----- Supplied data -----
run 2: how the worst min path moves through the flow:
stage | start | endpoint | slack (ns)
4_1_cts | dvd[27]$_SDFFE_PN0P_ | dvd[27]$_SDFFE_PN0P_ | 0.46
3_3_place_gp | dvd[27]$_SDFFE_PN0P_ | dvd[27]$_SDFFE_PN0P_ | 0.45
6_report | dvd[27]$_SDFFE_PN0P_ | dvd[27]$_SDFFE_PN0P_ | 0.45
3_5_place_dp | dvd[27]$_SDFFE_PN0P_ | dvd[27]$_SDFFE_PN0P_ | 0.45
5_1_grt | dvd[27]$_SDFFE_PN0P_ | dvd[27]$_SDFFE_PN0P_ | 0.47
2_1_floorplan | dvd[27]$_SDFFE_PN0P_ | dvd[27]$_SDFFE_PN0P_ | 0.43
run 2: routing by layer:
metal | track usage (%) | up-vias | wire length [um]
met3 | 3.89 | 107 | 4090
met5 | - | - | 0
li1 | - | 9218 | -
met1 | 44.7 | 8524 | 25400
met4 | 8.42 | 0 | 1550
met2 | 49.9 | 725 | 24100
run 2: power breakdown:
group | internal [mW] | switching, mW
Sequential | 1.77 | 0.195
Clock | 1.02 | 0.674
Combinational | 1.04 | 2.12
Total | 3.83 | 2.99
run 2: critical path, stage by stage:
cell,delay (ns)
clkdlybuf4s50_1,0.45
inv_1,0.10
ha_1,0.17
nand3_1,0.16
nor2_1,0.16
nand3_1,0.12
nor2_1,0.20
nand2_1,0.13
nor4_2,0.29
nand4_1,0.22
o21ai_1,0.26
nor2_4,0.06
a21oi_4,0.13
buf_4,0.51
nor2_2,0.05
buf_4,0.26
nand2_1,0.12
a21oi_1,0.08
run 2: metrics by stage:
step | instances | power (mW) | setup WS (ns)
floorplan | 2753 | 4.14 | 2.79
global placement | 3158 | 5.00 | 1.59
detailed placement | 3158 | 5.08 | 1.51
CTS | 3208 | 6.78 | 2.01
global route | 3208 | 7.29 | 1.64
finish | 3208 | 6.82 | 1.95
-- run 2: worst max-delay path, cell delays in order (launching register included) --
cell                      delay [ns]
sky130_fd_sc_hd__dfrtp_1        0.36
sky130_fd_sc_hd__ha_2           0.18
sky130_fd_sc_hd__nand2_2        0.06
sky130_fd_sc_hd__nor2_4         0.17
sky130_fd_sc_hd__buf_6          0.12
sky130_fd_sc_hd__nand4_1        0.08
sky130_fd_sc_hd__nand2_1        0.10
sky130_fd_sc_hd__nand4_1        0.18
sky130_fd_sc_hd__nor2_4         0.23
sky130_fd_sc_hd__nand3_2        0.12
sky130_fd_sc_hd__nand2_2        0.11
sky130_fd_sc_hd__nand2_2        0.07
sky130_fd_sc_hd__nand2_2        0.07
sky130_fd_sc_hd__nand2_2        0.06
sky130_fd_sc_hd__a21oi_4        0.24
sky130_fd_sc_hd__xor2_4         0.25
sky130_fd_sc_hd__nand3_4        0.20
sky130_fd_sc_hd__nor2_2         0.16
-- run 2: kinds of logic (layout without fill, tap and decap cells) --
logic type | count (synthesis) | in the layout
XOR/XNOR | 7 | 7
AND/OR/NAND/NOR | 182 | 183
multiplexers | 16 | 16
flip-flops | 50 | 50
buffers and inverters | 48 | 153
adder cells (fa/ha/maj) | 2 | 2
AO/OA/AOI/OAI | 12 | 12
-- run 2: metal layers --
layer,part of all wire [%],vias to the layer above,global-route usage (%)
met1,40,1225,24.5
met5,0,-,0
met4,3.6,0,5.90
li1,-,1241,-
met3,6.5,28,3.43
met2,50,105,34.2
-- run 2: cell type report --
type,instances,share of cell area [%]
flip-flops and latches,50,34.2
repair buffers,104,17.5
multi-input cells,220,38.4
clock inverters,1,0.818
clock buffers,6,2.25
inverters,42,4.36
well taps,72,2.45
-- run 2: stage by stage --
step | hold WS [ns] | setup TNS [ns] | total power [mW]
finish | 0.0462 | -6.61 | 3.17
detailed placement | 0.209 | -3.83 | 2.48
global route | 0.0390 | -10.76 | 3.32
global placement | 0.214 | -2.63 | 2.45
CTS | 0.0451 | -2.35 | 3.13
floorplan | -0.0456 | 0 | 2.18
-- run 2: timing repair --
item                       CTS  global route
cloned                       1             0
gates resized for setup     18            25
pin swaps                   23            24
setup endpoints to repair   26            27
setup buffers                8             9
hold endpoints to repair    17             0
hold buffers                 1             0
`config.mk`:
```
export PLATFORM = sky130hd
export DESIGN_NAME = t07_mmio_arbiter
export DESIGN_NICKNAME = d
export VERILOG_FILES = /design/src/rtl/t07_arb_pkg.sv /design/src/rtl/t07_busy_edge_detect.sv /design/src/rtl/t07_mmio_arbiter.sv
export SDC_FILE = /design/constraint.sdc
export NUM_CORES = 1
export LEC_CHECK = 0
export CAP_MARGIN = 20
export CORE_MARGIN = 10
export CORE_UTILIZATION = 40
export CTS_CLUSTER_DIAMETER = 80
export DETAILED_ROUTE_END_ITERATION = 8
export MAX_ROUTING_LAYER = met4
export PLACE_DENSITY_LB_ADDON = 0.25
export SLEW_MARGIN = 15
export SYNTH_ARGS = -nofsm -noshare
export SYNTH_HDL_FRONTEND = slang
export SYNTH_SLANG_ARGS = --single-unit
```
`constraint.sdc`:
```
create_clock -name clk -period 2.4 [get_ports clk]
set_input_delay 0.48 -clock clk [delete_from_list [all_inputs] [get_ports clk]]
set_output_delay 0.48 -clock clk [all_outputs]
set_load 0.005 [all_outputs]
```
-----
### Activity
Starting at the line above that contains "setup endpoints to", repeat each line exactly up to and including the line that contains "hold endpoints to", and stop there.

### Solution for this problem
setup endpoints to repair   26            27
setup buffers                8             9
hold endpoints to repair    17             0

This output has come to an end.